Sobre este número (Editorial)

Bajo el dintel de la hacienda de Chinameca es acribillado un hombre de piel morena y rostro campesino, su nombre es Emiliano Zapata. Junto al caudillo muere el anhelo de un México para los pobres, para los campesinos y los indígenas.   

      Zapata encabezó una revolución popular que inició, casi, como una guerra de guerrillas hasta convertirse en un temible ejercito. Esa revolución vio su mayor logro cuando el Ejercito Libertador del Sur y la División del Norte, al mando de Francisco Villa, entran triunfantes a la Ciudad de México. Los cronistas narran una escena impensable: el pueblo armado tomando posesión de la ciudad, bebiendo en los cafés del centro, disfrutando la victoria. De aquel histórico episodio nos queda una foto en la que ambos revolucionarios posan en Palacio Nacional. Villa, divertido, está sentado en la Silla presidencial que, se cuenta, previamente había ofrecido a Zapata. El Atila el sur, sentado a la izquierda de Villa, con la pierna cruzada y el sobrero en el regazo, parece hablar con él. Ese pudo ser el inicio de un nuevo gobierno pero ambos decidieron regresar a pelear a sus terruños donde fueron derrotados. Aquel fue el fin de la revolución popular más importante que haya tenido México, ésta supo conjugar las demandas y sentires del pueblo; sin embargo, no logró formular un proyecto duradero de nación.   

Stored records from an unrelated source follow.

`src/hdl/npe_pkg.sv`:
```
// ----------------------------------------------------------------------------
// npe_pkg: shared constants and types of the next permutation engine
// Capacity, index widths, element type and the memory request bundle.
// ----------------------------------------------------------------------------
package npe_pkg;

	localparam int MAX_LEN = 16;
	localparam int IDX_W   = $clog2(MAX_LEN);
	localparam int CNT_W   = $clog2(MAX_LEN + 1);
	localparam int ELEM_W  = 16;

	typedef logic signed [ELEM_W-1:0] elem_t;
	typedef logic [IDX_W-1:0]         idx_t;
	typedef logic [CNT_W-1:0]         cnt_t;

	typedef struct packed {
		logic  we;
		idx_t  waddr;
		elem_t wdata;
		idx_t  raddr;
	} mem_req_t;

	typedef struct packed {
		elem_t element;
		logic  fin;
		logic  wrapped;
		logic  overflowed;
	} emit_t;

endpackage

```
`src/hdl/npe_if.sv`:
```
// ----------------------------------------------------------------------------
// npe_if: channel interfaces of the next permutation engine
// Input element channel and result channel, valid/ready handshake.
// ----------------------------------------------------------------------------
interface npe_feed_if
	import npe_pkg::*;
();
	logic  valid;
	logic  ready;
	elem_t element;
	logic  is_final;

	modport source (output valid, output element, output is_final, input ready);
	modport sink   (input valid, input element, input is_final, output ready);
endinterface

interface npe_result_if
	import npe_pkg::*;
();
	logic  valid;
	logic  ready;
	elem_t out_element;
	logic  out_final;
	logic  wrapped;
	logic  overflowed;

	modport source (output valid, output out_element, output out_final,
		output wrapped, output overflowed, input ready);
	modport sink   (input valid, input out_element, input out_final,
		input wrapped, input overflowed, output ready);
endinterface

```
`src/hdl/npe_ram.sv`:
```
// ----------------------------------------------------------------------------
// npe_ram: simple dual-port synchronous RAM
// One write port, one read port, registered read data.
// ----------------------------------------------------------------------------
module npe_ram #(
	parameter int WIDTH = 16,
	parameter int DEPTH = 16
) (
	input  logic                     clk,
	input  logic                     we,
	input  logic [$clog2(DEPTH)-1:0] waddr,
	input  logic [WIDTH-1:0]         wdata,
	input  logic [$clog2(DEPTH)-1:0] raddr,
	output logic [WIDTH-1:0]         rdata
);
	logic [WIDTH-1:0] mem [DEPTH];

	always_ff @(posedge clk) begin
		if (we) begin
			mem[waddr] <= wdata;
		end
		rdata <= mem[raddr];
	end
endmodule

```
`src/hdl/npe_seq.sv`:
```
// ----------------------------------------------------------------------------
// npe_seq: load and permutation sequencer
// Loads the sequence into the store, finds the pivot, swaps, reverses the
// suffix and streams the result, one memory access per state.
// ----------------------------------------------------------------------------
module npe_seq
	import npe_pkg::*;
(
	input  logic             clk,
	input  logic             arst_n,
	npe_feed_if.sink         feed,
	output mem_req_t         mem_req,
	input  elem_t            mem_rdata,
	output logic             emit_valid,
	input  logic             emit_ready,
	output emit_t            emit
);
	typedef enum logic [3:0] {
		S_LOAD,
		S_SC_RD,
		S_SC_CMP,
		S_FN_RD,
		S_FN_CMP,
		S_SW_WA,
		S_SW_WB,
		S_RV_RDA,
		S_RV_RDB,
		S_RV_WA,
		S_RV_WB,
		S_EM_RD,
		S_EM_OUT
	} state_t;

	state_t state_q;
	cnt_t   cnt_q;
	logic   ovf_q;
	logic   wrap_q;
	idx_t   last_q;
	idx_t   ptr_q;
	idx_t   piv_q;
	idx_t   lo_q;
	idx_t   hi_q;
	elem_t  right_q;
	elem_t  pv_q;
	elem_t  kval_q;
	elem_t  a_q;
	logic   room;
	cnt_t   n_next;

	assign room   = (cnt_q < CNT_W'(MAX_LEN));
	assign n_next = room ? cnt_q + CNT_W'(1) : cnt_q;

	assign feed.ready = (state_q == S_LOAD);

	always_comb begin
		mem_req.we    = 1'b0;
		mem_req.waddr = ptr_q;
		mem_req.wdata = feed.element;
		mem_req.raddr = ptr_q;
		unique case (state_q)
			S_LOAD: begin
				mem_req.we    = feed.valid && room;
				mem_req.waddr = cnt_q[IDX_W-1:0];
			end
			S_SW_WA: begin
				mem_req.we    = 1'b1;
				mem_req.waddr = ptr_q;
				mem_req.wdata = pv_q;
			end
			S_SW_WB: begin
				mem_req.we    = 1'b1;
				mem_req.waddr = piv_q;
				mem_req.wdata = kval_q;
			end
			S_RV_RDA: begin
				mem_req.raddr = lo_q;
			end
			S_RV_RDB: begin
				mem_req.raddr = hi_q;
			end
			S_RV_WA: begin
				mem_req.we    = 1'b1;
				mem_req.waddr = lo_q;
				mem_req.wdata = mem_rdata;
			end
			S_RV_WB: begin
				mem_req.we    = 1'b1;
				mem_req.waddr = hi_q;
				mem_req.wdata = a_q;
			end
			default: begin
			end
		endcase
	end

	assign emit_valid      = (state_q == S_EM_OUT);
	assign emit.element    = mem_rdata;
	assign emit.fin        = (ptr_q == last_q);
	assign emit.wrapped    = wrap_q;
	assign emit.overflowed = ovf_q;

	always_ff @(posedge clk or negedge arst_n) begin
		if (!arst_n) begin
			state_q <= S_LOAD;
			cnt_q   <= '0;
			ovf_q   <= 1'b0;
			wrap_q  <= 1'b0;
			last_q  <= '0;
			ptr_q   <= '0;
			piv_q   <= '0;
			lo_q    <= '0;
			hi_q    <= '0;
			right_q <= '0;
			pv_q    <= '0;
			kval_q  <= '0;
			a_q     <= '0;
		end else begin
			unique case (state_q)
				S_LOAD: begin
					if (feed.valid) begin
						cnt_q <= n_next;
						if (!room) begin
							ovf_q <= 1'b1;
						end
						if (feed.is_final) begin
							wrap_q <= 1'b0;
							last_q <= IDX_W'(n_next - CNT_W'(1));
							if (n_next == CNT_W'(1)) begin
								ptr_q   <= '0;
								state_q <= S_EM_RD;
							end else begin
								ptr_q   <= IDX_W'(n_next - CNT_W'(1));
								state_q <= S_SC_RD;
							end
						end
					end
				end
				S_SC_RD: begin
					state_q <= S_SC_CMP;
				end
				S_SC_CMP: begin
					if (ptr_q != last_q && mem_rdata < right_q) begin
						pv_q    <= mem_rdata;
						piv_q   <= ptr_q;
						ptr_q   <= last_q;
						state_q <= S_FN_RD;
					end else if (ptr_q == '0) begin
						wrap_q  <= 1'b1;
						lo_q    <= '0;
						hi_q    <= last_q;
						state_q <= S_RV_RDA;
					end else begin
						right_q <= mem_rdata;
						ptr_q   <= ptr_q - IDX_W'(1);
						state_q <= S_SC_RD;
					end
				end
				S_FN_RD: begin
					state_q <= S_FN_CMP;
				end
				S_FN_CMP: begin
					if (mem_rdata > pv_q) begin
						kval_q  <= mem_rdata;
						state_q <= S_SW_WA;
					end else begin
						ptr_q   <= ptr_q - IDX_W'(1);
						state_q <= S_FN_RD;
					end
				end
				S_SW_WA: begin
					state_q <= S_SW_WB;
				end
				S_SW_WB: begin
					lo_q    <= piv_q + IDX_W'(1);
					hi_q    <= last_q;
					state_q <= S_RV_RDA;
				end
				S_RV_RDA: begin
					if (lo_q < hi_q) begin
						state_q <= S_RV_RDB;
					end else begin
						ptr_q   <= '0;
						state_q <= S_EM_RD;
					end
				end
				S_RV_RDB: begin
					a_q     <= mem_rdata;
					state_q <= S_RV_WA;
				end
				S_RV_WA: begin
					state_q <= S_RV_WB;
				end
				S_RV_WB: begin
					lo_q    <= lo_q + IDX_W'(1);
					hi_q    <= hi_q - IDX_W'(1);
					state_q <= S_RV_RDA;
				end
				S_EM_RD: begin
					state_q <= S_EM_OUT;
				end
				S_EM_OUT: begin
					if (emit_ready) begin
						if (ptr_q == last_q) begin
							cnt_q   <= '0;
							ovf_q   <= 1'b0;
							state_q <= S_LOAD;
						end else begin
							ptr_q   <= ptr_q + IDX_W'(1);
							state_q <= S_EM_RD;
						end
					end
				end
				default: begin
					state_q <= S_LOAD;
				end
			endcase
		end
	end

	a_load_room: assert property (@(posedge clk) disable iff (!arst_n)
		(state_q == S_LOAD && mem_req.we) |-> cnt_q < CNT_W'(MAX_LEN))
		else $error("store written beyond capacity");

	a_scan_range: assert property (@(posedge clk) disable iff (!arst_n)
		(state_q == S_SC_CMP || state_q == S_FN_CMP) |-> ptr_q <= last_q)
		else $error("scan index beyond sequence end");

	a_flip_order: assert property (@(posedge clk) disable iff (!arst_n)
		(state_q == S_RV_WA || state_q == S_RV_WB) |-> lo_q < hi_q)
		else $error("reversal pointers crossed");

	a_partner_right: assert property (@(posedge clk) disable iff (!arst_n)
		(state_q == S_FN_CMP) |-> ptr_q > piv_q)
		else $error("swap partner search passed the pivot");

	a_done_clear: assert property (@(posedge clk) disable iff (!arst_n)
		(emit_valid && emit_ready && emit.fin) |=> (state_q == S_LOAD && cnt_q == '0))
		else $error("count not cleared after last result");
endmodule

```
`src/hdl/next_permutation_engine.sv`:
```
// ----------------------------------------------------------------------------
// next_permutation_engine: next lexicographic permutation of a sequence
// Usage:
//   feed   : one signed 16-bit element per transaction, is_final on the last.
//            Up to MAX_LEN elements are kept; further ones are dropped and
//            overflowed is set on every result of that sequence.
//   result : the next permutation, one element per transaction, first
//            position first, out_final on the last. wrapped is set when the
//            input was the greatest permutation and came back ascending.
// Throughput: loading accepts one element per cycle. After the final element
//   the sequence is permuted in place in a store with one read port and
//   registered read data: the pivot is searched from the end, then its swap
//   partner from the end and the two swapped; the suffix after the pivot (all
//   of it when there is none) is reversed pair by pair, and the elements are
//   read out in order. feed is not ready until the last result has been
//   taken by the output register.
// Reset clears the sequencer and the output valid flag; the store and the
//   output data need no clearing. When result.ready is low and the output
//   register holds a transaction, it keeps it and the sequencer waits.
// ----------------------------------------------------------------------------
module next_permutation_engine
	import npe_pkg::*;
(
	input  logic       clk,
	input  logic       arst_n,
	npe_feed_if.sink   feed,
	npe_result_if.source result
);
	mem_req_t mem_req;
	elem_t    mem_rdata;
	logic     emit_valid;
	logic     emit_ready;
	emit_t    emit;
	logic     out_v_q;
	emit_t    out_q;

	npe_ram #(
		.WIDTH (ELEM_W),
		.DEPTH (MAX_LEN)
	) u_ram (
		.clk   (clk),
		.we    (mem_req.we),
		.waddr (mem_req.waddr),
		.wdata (mem_req.wdata),
		.raddr (mem_req.raddr),
		.rdata (mem_rdata)
	);

	npe_seq u_seq (
		.clk        (clk),
		.arst_n     (arst_n),
		.feed       (feed),
		.mem_req    (mem_req),
		.mem_rdata  (mem_rdata),
		.emit_valid (emit_valid),
		.emit_ready (emit_ready),
		.emit       (emit)
	);

	assign emit_ready = !out_v_q || result.ready;

	always_ff @(posedge clk or negedge arst_n) begin
		if (!arst_n) begin
			out_v_q <= 1'b0;
		end else if (emit_ready) begin
			out_v_q <= emit_valid;
		end
	end

	always_ff @(posedge clk) begin
		if (emit_ready && emit_valid) begin
			out_q <= emit;
		end
	end

	assign result.valid       = out_v_q;
	assign result.out_element = out_q.element;
	assign result.out_final   = out_q.fin;
	assign result.wrapped     = out_q.wrapped;
	assign result.overflowed  = out_q.overflowed;
endmodule
```
`src/flat_wrapper.sv`:
```
// flat-port wrapper written by rule: the top's interface ports become plain ports
module next_permutation_engine_flat import npe_pkg::*;
  (clk, arst_n, feed_valid, feed_element, feed_is_final, feed_ready, result_valid, result_out_element, result_out_final, result_wrapped, result_overflowed, result_ready);
  npe_feed_if feed_i ();
  npe_result_if result_i ();
  input  logic clk;
  input  logic arst_n;
  input wire logic [$bits(feed_i.valid)-1:0] feed_valid;
  input wire logic [$bits(feed_i.element)-1:0] feed_element;
  input wire logic [$bits(feed_i.is_final)-1:0] feed_is_final;
  output wire logic [$bits(feed_i.ready)-1:0] feed_ready;
  output wire logic [$bits(result_i.valid)-1:0] result_valid;
  output wire logic [$bits(result_i.out_element)-1:0] result_out_element;
  output wire logic [$bits(result_i.out_final)-1:0] result_out_final;
  output wire logic [$bits(result_i.wrapped)-1:0] result_wrapped;
  output wire logic [$bits(result_i.overflowed)-1:0] result_overflowed;
  input wire logic [$bits(result_i.ready)-1:0] result_ready;
  assign feed_i.valid = feed_valid;
  assign feed_i.element = feed_element;
  assign feed_i.is_final = feed_is_final;
  assign feed_ready = feed_i.ready;
  assign result_valid = result_i.valid;
  assign result_out_element = result_i.out_element;
  assign result_out_final = result_i.out_final;
  assign result_wrapped = result_i.wrapped;
  assign result_overflowed = result_i.overflowed;
  assign result_i.ready = result_ready;
  next_permutation_engine u_core (.clk(clk), .arst_n(arst_n), .feed(feed_i), .result(result_i));
endmodule
```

      Zapata, hoy día, forma parte del martirologio mexicano, su rostro, como el de Che Guevara y otros revolucionarios, se relaciona con el ideal libertario. Los artículos de este número conmemoran su muerte, representan miradas diversas que se arrojan sobre un personaje complejo que, a más de cien años de su muerte, sigue siendo fuente de inspiración y controversia.